Sarà certamente un caso, ma l’incremento di tensione in politica internazionale – e gli Usa sono protagonisti in tutti i teatri operativi “caldi” del mondo – è direttamente proporzionale al procedere ed al crescere di intensità dell’inchiesta Russiagate.
Forse perchè siamo inguaribilmente portati ad osservare le questioni in modo complesso, o forse per una tendenza al complottismo, chissa: eppure non sono in molti ad osservare questo curioso rapporto.
Tanto più si stringe la morsa del procuratore Muller intorno a Donald Trump, altrettanto drasticamente esplodono o si riaccendono crisi e tensioni a livello internazionale.

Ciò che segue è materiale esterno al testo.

<file path="src/shared/sysreg_pkg.sv">
// Register selects, field positions and fixed values of the interface control registers
package sysreg_pkg;
    localparam int REG_SEL_W = 4;
    localparam logic [3:0] SEL_MONITOR_IRQ_CONTROL = 4'h0;
    localparam logic [3:0] SEL_MONITOR_SYSREG_IFACE_ENABLE = 4'h1;
    localparam logic [3:0] SEL_EL1_SYSREG_IFACE_ENABLE = 4'h2;
    localparam logic [3:0] SEL_VIRTUAL_ACTIVE_PRIORITIES_GROUP0 = 4'h3;
    localparam logic [3:0] SEL_VIRTUAL_ACTIVE_PRIORITIES_GROUP1 = 4'h4;
    localparam logic [3:0] SEL_VIRTUAL_BINARY_POINT_GROUP0 = 4'h5;
    localparam logic [3:0] SEL_VIRTUAL_BINARY_POINT_GROUP1 = 4'h6;
    localparam logic [3:0] SEL_VIRTUAL_IFACE_CONTROL = 4'h7;
    localparam int POS_EOI_MODE_MONITOR = 2;
    localparam int POS_COMMON_BPR_NONSECURE = 1;
    localparam int POS_COMMON_BPR_SECURE = 0;
    localparam int POS_LOWER_ACCESS_ENABLE = 3;
    localparam int POS_IRQ_BYPASS_DISABLE = 2;
    localparam int POS_FIQ_BYPASS_DISABLE = 1;
    localparam int POS_SYSREG_IFACE_ENABLE_BIT = 0;
    localparam int POS_AFFINITY3_VALID = 15;
    localparam int POS_LOCAL_SERROR_SUPPORT = 14;
    localparam int POS_INTID_WIDTH_LO = 11;
    localparam int POS_PRIORITY_WIDTH_LO = 8;
    localparam int POS_VIRT_EOI_MODE = 1;
    localparam int POS_VIRT_COMMON_BINARY_POINT = 0;
    localparam logic AFFINITY3_VALID_VAL = 1'h1;
    localparam logic LOCAL_SERROR_SUPPORT_VAL = 1'h0;
    localparam logic [2:0] INTID_WIDTH_CODE_VAL = 3'h0;
    localparam logic [2:0] PRIORITY_WIDTH_CODE_VAL = 3'h4;
    localparam logic [2:0] BPR0_MIN = 3'h2;
    localparam logic [2:0] BPR1_MIN_SECURE = 3'h2;
    localparam logic [2:0] BPR1_MIN_NONSECURE = 3'h3;
    localparam logic [2:0] BPR_MAX = 3'h7;
    localparam logic [31:0] ACTIVE_PRIO_RESET = 32'h00000000;
    localparam logic [2:0] CONTROL_RESET = 3'h0;
    localparam logic [1:0] BYPASS_RESET = 2'h0;
    localparam logic [1:0] VCTRL_RESET = 2'h0;

    typedef struct packed {
        logic valid;
        logic write;
        logic [3:0] sel;
        logic [31:0] wdata;
    } sysreg_req_type;

    typedef struct packed {
        logic done;
        logic denied;
        logic [31:0] rdata;
    } sysreg_rsp_type;

    typedef enum logic [1:0] {
        EOI_OP_NONE = 2'b00,
        EOI_OP_DROP = 2'b01,
        EOI_OP_DROP_DEACT = 2'b10,
        EOI_OP_DEACT = 2'b11
    } eoi_op_type;
endpackage : sysreg_pkg

</file>
<file path="src/hw/bpr_clamp.sv">
// Binary point write clamp to an implemented minimum
`timescale 1ns/1ps
module bpr_clamp
    import sysreg_pkg::*;
(
    // Value and floor
    input wire logic [2:0] i_value,
    input wire logic [2:0] i_min,
    // Clamped result
    output logic [2:0] o_value
);
    assign o_value = (i_value < i_min) ? i_min : i_value;
endmodule : bpr_clamp

</file>
<file path="src/hw/irq_cpu_if_sysreg_ctrl.sv">
// Interrupt CPU interface control, enable and virtual interface system registers
// Overview of operation
// - Monitor EOI mode bit at position 2
// - Non-secure common binary point select, bit 1
// - Secure common binary point select, bit 0
// - Monitor control register accessible only when secure
// - Lower-level access enable bit 3 reads one
// - IRQ bypass disable bit 2
// - FIQ bypass disable bit 1
// - Sysreg interface enable bit 0 reads one
// - EL1 IRQ bypass disable aliases monitor bit
// - Active priority bit n means priority n*8
// - Active priority registers reset to zero
// - Group 0 binary point, minimum two
// - Group 1 minimum: secure two, nonsecure three
// - Affinity-3 valid reads one
// - Local system error support reads zero
// - Identifier width code reads zero
// - Priority width code reads four
// - Mode 0: EOI drops and deactivates
// - Mode 1: EOI drops; deactivate separately
// - Common point off: separate group points
// - Common point on: group1 reads group0+1 saturated
// - Common point on: group1 writes discarded
`timescale 1ns/1ps
module irq_cpu_if_sysreg_ctrl
    import sysreg_pkg::*;
(
    // Clock and reset
    input wire logic i_clk,
    input wire logic i_srst,
    // System register access
    input wire sysreg_req_type i_req,
    input wire logic i_secure,
    input wire logic i_bpr1_nonsecure,
    output sysreg_rsp_type o_rsp,
    // Virtual end-of-interrupt and deactivate requests
    input wire logic i_veoi_g0,
    input wire logic i_veoi_g1,
    input wire logic i_vdeact,
    output eoi_op_type o_veoi_op,
    output logic o_vdeact_unpredictable,
    // Controls seen by the rest of the interface
    output logic o_eoi_mode_monitor,
    output logic o_common_bpr_nonsecure,
    output logic o_common_bpr_secure,
    output logic o_irq_bypass_disable,
    output logic o_fiq_bypass_disable,
    output logic [2:0] o_vbpr_group0,
    output logic [2:0] o_vbpr_group1,
    output logic [31:0] o_vap_group0,
    output logic [31:0] o_vap_group1
);
    logic [2:0] mon_ctrl_r;
    logic [1:0] bypass_r;
    logic [31:0] vap0_r;
    logic [31:0] vap1_r;
    logic [2:0] vbpr0_r;
    logic [2:0] vbpr1_r;
    logic [1:0] vctrl_r;
    logic [2:0] vbpr1_min;
    logic [2:0] vbpr0_wr;
    logic [2:0] vbpr1_wr;
    logic [2:0] vbpr1_view;
    logic wr;
    logic denied;
    logic [31:0] rdata_nxt;
    logic [31:0] sre_view;
    logic [31:0] vctrl_view;

    assign wr = i_req.valid && i_req.write && !denied;
    // Monitor control is refused outside the secure state
    assign denied = i_req.valid && !i_secure && (i_req.sel == SEL_MONITOR_IRQ_CONTROL);
    assign vbpr1_min = i_bpr1_nonsecure ? BPR1_MIN_NONSECURE : BPR1_MIN_SECURE;

    bpr_clamp u_clamp0 (
        .i_value(i_req.wdata[2:0]),
        .i_min(BPR0_MIN),
        .o_value(vbpr0_wr)
    );

    bpr_clamp u_clamp1 (
        .i_value(i_req.wdata[2:0]),
        .i_min(vbpr1_min),
        .o_value(vbpr1_wr)
    );

    always_ff @(posedge i_clk) begin
        if (i_srst) begin
            mon_ctrl_r <= CONTROL_RESET;
        end else if (wr && i_req.sel == SEL_MONITOR_IRQ_CONTROL) begin
            mon_ctrl_r <= i_req.wdata[2:0];
        end
    end

    // One storage for both bypass views, so either write shows in both
    always_ff @(posedge i_clk) begin
        if (i_srst) begin
            bypass_r <= BYPASS_RESET;
        end else if (wr && (i_req.sel == SEL_MONITOR_SYSREG_IFACE_ENABLE ||
                            i_req.sel == SEL_EL1_SYSREG_IFACE_ENABLE)) begin
            bypass_r <= i_req.wdata[POS_IRQ_BYPASS_DISABLE:POS_FIQ_BYPASS_DISABLE];
        end
    end

    always_ff @(posedge i_clk) begin
        if (i_srst) begin
            vap0_r <= ACTIVE_PRIO_RESET;
            vap1_r <= ACTIVE_PRIO_RESET;
        end else begin
            if (wr && i_req.sel == SEL_VIRTUAL_ACTIVE_PRIORITIES_GROUP0) begin
                vap0_r <= i_req.wdata;
            end
            if (wr && i_req.sel == SEL_VIRTUAL_ACTIVE_PRIORITIES_GROUP1) begin
                vap1_r <= i_req.wdata;
            end
        end
    end

    always_ff @(posedge i_clk) begin
        if (i_srst) begin
            vbpr0_r <= BPR0_MIN;
        end else if (wr && i_req.sel == SEL_VIRTUAL_BINARY_POINT_GROUP0) begin
            vbpr0_r <= vbpr0_wr;
        end
    end

    // Reset value is the secure floor; a nonsecure read lifts it through the view
    always_ff @(posedge i_clk) begin
        if (i_srst) begin
            vbpr1_r <= BPR1_MIN_SECURE;
        end else if (wr && i_req.sel == SEL_VIRTUAL_BINARY_POINT_GROUP1 &&
                     !vctrl_r[POS_VIRT_COMMON_BINARY_POINT]) begin
            vbpr1_r <= vbpr1_wr;
        end
    end

    always_ff @(posedge i_clk) begin
        if (i_srst) begin
            vctrl_r <= VCTRL_RESET;
        end else if (wr && i_req.sel == SEL_VIRTUAL_IFACE_CONTROL) begin
            vctrl_r <= i_req.wdata[1:0];
        end
    end

    always_comb begin
        if (vctrl_r[POS_VIRT_COMMON_BINARY_POINT]) begin
            vbpr1_view = (vbpr0_r == BPR_MAX) ? BPR_MAX : vbpr0_r + 3'h1;
        end else if (vbpr1_r < vbpr1_min) begin
            vbpr1_view = vbpr1_min;
        end else begin
            vbpr1_view = vbpr1_r;
        end
    end

    always_comb begin
        sre_view = 32'h00000000;
        sre_view[POS_IRQ_BYPASS_DISABLE] = bypass_r[1];
        sre_view[POS_FIQ_BYPASS_DISABLE] = bypass_r[0];
        sre_view[POS_SYSREG_IFACE_ENABLE_BIT] = 1'b1;
        vctrl_view = 32'h00000000;
        vctrl_view[POS_AFFINITY3_VALID] = AFFINITY3_VALID_VAL;
        vctrl_view[POS_LOCAL_SERROR_SUPPORT] = LOCAL_SERROR_SUPPORT_VAL;
        vctrl_view[POS_INTID_WIDTH_LO +: 3] = INTID_WIDTH_CODE_VAL;
        vctrl_view[POS_PRIORITY_WIDTH_LO +: 3] = PRIORITY_WIDTH_CODE_VAL;
        vctrl_view[1:0] = vctrl_r;
    end

    always_comb begin
        rdata_nxt = 32'h00000000;
        case (i_req.sel)
            SEL_MONITOR_IRQ_CONTROL: begin
                rdata_nxt[2:0] = mon_ctrl_r;
            end
            SEL_MONITOR_SYSREG_IFACE_ENABLE: begin
                rdata_nxt = sre_view;
                rdata_nxt[POS_LOWER_ACCESS_ENABLE] = 1'b1;
            end
            SEL_EL1_SYSREG_IFACE_ENABLE: begin
                rdata_nxt = sre_view;
            end
            SEL_VIRTUAL_ACTIVE_PRIORITIES_GROUP0: begin
                rdata_nxt = vap0_r;
            end
            SEL_VIRTUAL_ACTIVE_PRIORITIES_GROUP1: begin
                rdata_nxt = vap1_r;
            end
            SEL_VIRTUAL_BINARY_POINT_GROUP0: begin
                rdata_nxt[2:0] = vbpr0_r;
            end
            SEL_VIRTUAL_BINARY_POINT_GROUP1: begin
                rdata_nxt[2:0] = vbpr1_view;
            end
            SEL_VIRTUAL_IFACE_CONTROL: begin
                rdata_nxt = vctrl_view;
            end
            default: begin
                rdata_nxt = 32'h00000000;
            end
        endcase
    end

    // Answer one cycle after the request; denied reads return zero
    always_ff @(posedge i_clk) begin
        if (i_srst) begin
            o_rsp <= '0;
        end else begin
            o_rsp.done <= i_req.valid;
            o_rsp.denied <= denied;
            o_rsp.rdata <= (i_req.valid && !i_req.write && !denied) ? rdata_nxt : 32'h00000000;
        end
    end

    // End-of-interrupt decode; data output registered
    always_ff @(posedge i_clk) begin
        if (i_srst) begin
            o_veoi_op <= EOI_OP_NONE;
            o_vdeact_unpredictable <= 1'b0;
        end else begin
            o_vdeact_unpredictable <= i_vdeact && !vctrl_r[POS_VIRT_EOI_MODE];
            if (i_veoi_g0 || i_veoi_g1) begin
                o_veoi_op <= vctrl_r[POS_VIRT_EOI_MODE] ? EOI_OP_DROP
                                                        : EOI_OP_DROP_DEACT;
            end else if (i_vdeact && vctrl_r[POS_VIRT_EOI_MODE]) begin
                o_veoi_op <= EOI_OP_DEACT;
            end else begin
                o_veoi_op <= EOI_OP_NONE;
            end
        end
    end

    assign o_eoi_mode_monitor = mon_ctrl_r[POS_EOI_MODE_MONITOR];
    assign o_common_bpr_nonsecure = mon_ctrl_r[POS_COMMON_BPR_NONSECURE];
    assign o_common_bpr_secure = mon_ctrl_r[POS_COMMON_BPR_SECURE];
    assign o_irq_bypass_disable = bypass_r[1];
    assign o_fiq_bypass_disable = bypass_r[0];
    assign o_vbpr_group0 = vbpr0_r;
    assign o_vbpr_group1 = vbpr1_view;
    assign o_vap_group0 = vap0_r;
    assign o_vap_group1 = vap1_r;

    a_mon_denied: assert property (@(posedge i_clk) disable iff (i_srst)
        (i_req.valid && i_req.write && !i_secure && i_req.sel == SEL_MONITOR_IRQ_CONTROL)
        |=> $stable(mon_ctrl_r))
        else $error("monitor control changed by nonsecure write");
    a_mon_answer: assert property (@(posedge i_clk) disable iff (i_srst)
        (i_req.valid && !i_secure && i_req.sel == SEL_MONITOR_IRQ_CONTROL)
        |=> o_rsp.done && o_rsp.denied && o_rsp.rdata == 32'h00000000)
        else $error("nonsecure monitor access not refused");
    a_sre_reads_one: assert property (@(posedge i_clk) disable iff (i_srst)
        (i_req.valid && !i_req.write && i_req.sel == SEL_EL1_SYSREG_IFACE_ENABLE)
        |=> o_rsp.rdata[0] && !o_rsp.rdata[3])
        else $error("enable register read wrong fixed bits");
    a_bypass_alias: assert property (@(posedge i_clk) disable iff (i_srst)
        (i_req.valid && i_req.write && i_req.sel == SEL_EL1_SYSREG_IFACE_ENABLE)
        |=> o_irq_bypass_disable == $past(i_req.wdata[2]))
        else $error("bypass alias not updated");
    a_vctrl_fixed: assert property (@(posedge i_clk) disable iff (i_srst)
        (i_req.valid && !i_req.write && i_req.sel == SEL_VIRTUAL_IFACE_CONTROL)
        |=> o_rsp.rdata[15:8] == 8'h84)
        else $error("virtual control feature fields wrong");
    a_bpr1_common: assert property (@(posedge i_clk) disable iff (i_srst)
        vctrl_r[0] |-> o_vbpr_group1 == ((vbpr0_r == 3'h7) ? 3'h7 : vbpr0_r + 3'h1))
        else $error("common group1 view wrong");
    a_bpr1_discard: assert property (@(posedge i_clk) disable iff (i_srst)
        (vctrl_r[0] && i_req.valid && i_req.write) |=> $stable(vbpr1_r))
        else $error("group1 point written while common");
    a_bpr0_floor: assert property (@(posedge i_clk) disable iff (i_srst)
        o_vbpr_group0 >= 3'h2)
        else $error("group0 point below floor");
    a_eoi_mode: assert property (@(posedge i_clk) disable iff (i_srst)
        (i_veoi_g0 && !vctrl_r[1]) |=> o_veoi_op == EOI_OP_DROP_DEACT)
        else $error("eoi mode 0 did not deactivate");
    a_eoi_drop: assert property (@(posedge i_clk) disable iff (i_srst)
        (i_veoi_g1 && vctrl_r[1]) |=> o_veoi_op == EOI_OP_DROP)
        else $error("eoi mode 1 deactivated");
    c_common_on: cover property (@(posedge i_clk) vctrl_r[0] && vbpr0_r == 3'h7);
    c_denied: cover property (@(posedge i_clk) o_rsp.denied);
    c_deact: cover property (@(posedge i_clk) o_veoi_op == EOI_OP_DEACT);
endmodule : irq_cpu_if_sysreg_ctrl

</file>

Coincidenze? Chissà. Resta il fatto che, praticamente in concomitanza con l’aggravarsi della crisi con l’Iran arriva una importante novità che riguarda proprio l’inchiesta portata avanti caparbiamente dal procuratore Robert Mueller: esiste la possibilità che il presidente Trump possa essere convocato davanti ad un grand jury.
Lo racconta il Washington Post, che riporta i seguenti fatti: a marzo ci sarebbe stato un incontro tra i legali di Trump e lo staff di Mueller, che avrebbe posto la questione della necessità di un confronto con lo stesso presidente.

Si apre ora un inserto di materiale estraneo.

==> src/rtl/irq_priority.sv <==
// interrupt request, mask and priority resolution with avalon register access
//
// Implementation choice: the Avalon-MM interface to the registers.
`include "irq_prio_map.svh"

module irq_priority
  import irq_prio_pkg::*;
#(
  parameter int ADDR_W = 10
) (
  input wire logic REF_CLK,
  input wire logic SYS_RST,
  input wire logic CLK_EN,
  input wire logic [ADDR_W-1:0] AVS_ADDRESS,
  input wire logic AVS_READ,
  input wire logic AVS_WRITE,
  input wire logic [31:0] AVS_WRITEDATA,
  input wire logic [3:0] AVS_BYTEENABLE,
  output logic [31:0] AVS_READDATA,
  output logic AVS_WAITREQUEST,
  input wire logic TA_MATCH_CAP,
  input wire logic TA_OVERFLOW,
  input wire logic TB_MATCH,
  input wire logic [7:2] LVL_REQ,
  output logic CORE_IRQ_VALID,
  output logic [2:0] CORE_IRQ_LEVEL,
  output logic [15:0] INSTR_POINTER
);

  // ----------------------------------------------------------------
  // state
  // ----------------------------------------------------------------
  logic [7:0] ptr_hi_q;
  logic [7:0] ptr_lo_q;
  logic [7:0] prio_q;
  logic [7:0] mask_q;
  logic [1:0] ta_pend_q;
  logic [1:0] ta_pend_d;
  logic [7:0] req_q;
  logic [7:0] req_d;
  logic wait_q;
  logic [31:0] rdata_q;
  logic [31:0] rdata_d;
  logic irq_vld_q;
  logic [2:0] irq_lvl_q;

  // ----------------------------------------------------------------
  // bus decode
  // ----------------------------------------------------------------
  bus_req_t req;
  wire aligned = (AVS_ADDRESS[1:0] == 2'b00);
  wire [7:0] idx = AVS_ADDRESS[9:2];
  wire idx_known = (idx == `IDX_PTR_HIGH) || (idx == `IDX_PTR_LOW) ||
                   (idx == `IDX_REQ_STATUS) || (idx == `IDX_MASK) ||
                   (idx == `IDX_TA_PEND) || (idx == `IDX_PRIO_CFG);
  assign req.rd = AVS_READ;
  assign req.wr = AVS_WRITE;
  assign req.idx = idx;
  assign req.hit = aligned && idx_known;
  assign req.wdata = AVS_WRITEDATA[7:0];

  // a write commits only at the edge where waitrequest is seen low
  wire commit = req.wr && !wait_q && req.hit && AVS_BYTEENABLE[0];
  wire start = (req.rd || req.wr) && wait_q;
  wire wr_ptr_hi = commit && (req.idx == `IDX_PTR_HIGH);
  wire wr_ptr_lo = commit && (req.idx == `IDX_PTR_LOW);
  wire wr_mask = commit && (req.idx == `IDX_MASK);
  wire wr_ta = commit && (req.idx == `IDX_TA_PEND);
  wire wr_prio = commit && (req.idx == `IDX_PRIO_CFG);

  // read mux; unmapped or misaligned addresses read as zero
  wire [7:0] rd_byte =
    !req.hit ? `RST_BYTE :
    (req.idx == `IDX_PTR_HIGH) ? ptr_hi_q :
    (req.idx == `IDX_PTR_LOW) ? ptr_lo_q :
    (req.idx == `IDX_REQ_STATUS) ? req_q :
    (req.idx == `IDX_MASK) ? mask_q :
    (req.idx == `IDX_TA_PEND) ? {6'h00, ta_pend_q} :
    prio_q;
  assign rdata_d = start && req.rd ? {24'h000000, rd_byte} : `RST_WORD;

  // ----------------------------------------------------------------
  // timer A pending flags
  // ----------------------------------------------------------------
  // set beats clear so an event in the clearing cycle is kept
  wire [1:0] ta_evt = {TA_MATCH_CAP, TA_OVERFLOW};
  wire [1:0] ta_clr = wr_ta ? ~req.wdata[1:0] : 2'b00;
  assign ta_pend_d = (ta_pend_q & ~ta_clr) | ta_evt;

  // ----------------------------------------------------------------
  // request status
  // ----------------------------------------------------------------
  assign req_d = {LVL_REQ, TB_MATCH, |ta_pend_q};

  // ----------------------------------------------------------------
  // priority resolution
  // ----------------------------------------------------------------
  // order of two candidates: b wins when it alone is valid or when preferred
  function automatic cand_t pick(input cand_t a, input cand_t b, input logic pref_b);
    pick = (b.vld && (pref_b || !a.vld)) ? b : a;
  endfunction

  // masked levels drop out before ranking
  wire [7:0] live = req_q & mask_q;

  cand_t c0, c1, c2, c3, c4, c5, c6, c7;
  assign c0 = '{live[0], 3'd0};
  assign c1 = '{live[1], 3'd1};
  assign c2 = '{live[2], 3'd2};
  assign c3 = '{live[3], 3'd3};
  assign c4 = '{live[4], 3'd4};
  assign c5 = '{live[5], 3'd5};
  assign c6 = '{live[6], 3'd6};
  assign c7 = '{live[7], 3'd7};

  // group membership follows the fixed level split
  cand_t win_a, pair_b, win_b, pair_c, win_c;
  assign win_a = pick(c0, c1, prio_q[`PRIO_GRPA]);
  assign pair_b = pick(c3, c4, prio_q[`PRIO_SUBB]);
  assign win_b = pick(c2, pair_b, prio_q[`PRIO_GRPB]);
  assign pair_c = pick(c6, c7, prio_q[`PRIO_SUBC]);
  assign win_c = pick(c5, pair_c, prio_q[`PRIO_GRPC]);

  // group order; undefined codes fall back to A, B, C so the output stays sane
  grp_order_t order;
  assign order = grp_order_t'({prio_q[`PRIO_GRP_HI], prio_q[`PRIO_GRP_MID],
                               prio_q[`PRIO_GRP_LO]});

  cand_t first, second, third, top;
  always_comb begin
    first = win_a;
    second = win_b;
    third = win_c;
    case (order)
      GRP_BCA: begin
        first = win_b;
        second = win_c;
        third = win_a;
      end
      GRP_BAC: begin
        first = win_b;
        second = win_a;
        third = win_c;
      end
      GRP_CAB: begin
        first = win_c;
        second = win_a;
        third = win_b;
      end
      GRP_CBA: begin
        first = win_c;
        second = win_b;
        third = win_a;
      end
      GRP_ACB: begin
        first = win_a;
        second = win_c;
        third = win_b;
      end
      default: begin
        first = win_a;
        second = win_b;
        third = win_c;
      end
    endcase
  end

  // highest ranked survivor goes to the core
  assign top = first.vld ? first : (second.vld ? second : third);

  // ----------------------------------------------------------------
  // registers
  // ----------------------------------------------------------------
  // clock enable low freezes every flop, bus handshake included
  always_ff @(posedge REF_CLK or posedge SYS_RST) begin
    if (SYS_RST) begin
      ptr_hi_q <= `RST_BYTE;
      ptr_lo_q <= `RST_BYTE;
      prio_q <= `RST_BYTE;
      mask_q <= `RST_BYTE;
    end else if (CLK_EN) begin
      if (wr_ptr_hi) begin
        ptr_hi_q <= req.wdata;
      end
      if (wr_ptr_lo) begin
        ptr_lo_q <= req.wdata;
      end
      if (wr_prio) begin
        prio_q <= req.wdata;
      end
      if (wr_mask) begin
        mask_q <= req.wdata;
      end
    end
  end

  always_ff @(posedge REF_CLK or posedge SYS_RST) begin
    if (SYS_RST) begin
      ta_pend_q <= 2'b00;
      req_q <= `RST_BYTE;
      irq_vld_q <= 1'b0;
      irq_lvl_q <= 3'd0;
    end else if (CLK_EN) begin
      ta_pend_q <= ta_pend_d;
      req_q <= req_d;
      irq_vld_q <= top.vld;
      irq_lvl_q <= top.vld ? top.lvl : 3'd0;
    end
  end

  // one wait cycle, then a single low cycle that completes the transfer
  always_ff @(posedge REF_CLK or posedge SYS_RST) begin
    if (SYS_RST) begin
      wait_q <= 1'b1;
      rdata_q <= `RST_WORD;
    end else if (CLK_EN) begin
      wait_q <= !start;
      rdata_q <= rdata_d;
    end
  end

  // ----------------------------------------------------------------
  // outputs
  // ----------------------------------------------------------------
  assign AVS_READDATA = rdata_q;
  assign AVS_WAITREQUEST = wait_q;
  assign CORE_IRQ_VALID = irq_vld_q;
  assign CORE_IRQ_LEVEL = irq_lvl_q;
  assign INSTR_POINTER = {ptr_hi_q, ptr_lo_q};

endmodule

La riposta degli avvocati sarebbe stata netta: non esiste nessun obbligo per “The Donald” di rispondere alle domande degli investigatori federali rispetto alla questione delle possibili interferenze russe nelle presidenziali del 2016.
Muller, che pare essere un osso veramente duro da masticare, ha rilanciato: in caso di rifiuto, l’opzione sarebbe quella di emettere un mandato di convocazione di fronte, appunto, ad un grand jury.
Il grand jury è – in poche parole – una istituzione che negli Stati Uniti interviene ormai solo per alcuni reati di natura federale: si tratta di una giuria allargata che analizza preliminarmente le accuse e valuta la sussitenza o meno del reato. Una sorta di passaggio preliminare ad un eventuale procedimento vero e proprio.
Un eventuale passaggio formale che applicato ad un presidente in carica rappresenterebbe un salto di qualità evidente per Russiagate.
Addirittura si conoscono anche le domande che Muller vorrebbe rivolgere a Trump: le ha pubblicate il New York Times, beccandosi la censura via Twitter dello stesso presidente (“articolo vergognoso”), mentre nei confronti del procuratore Mueller è arrivato l’aspro commento da parte di un ex membro dello staff legale di Trump: “Questo non è un gioco. Stai facendo perdere tempo al presidente”.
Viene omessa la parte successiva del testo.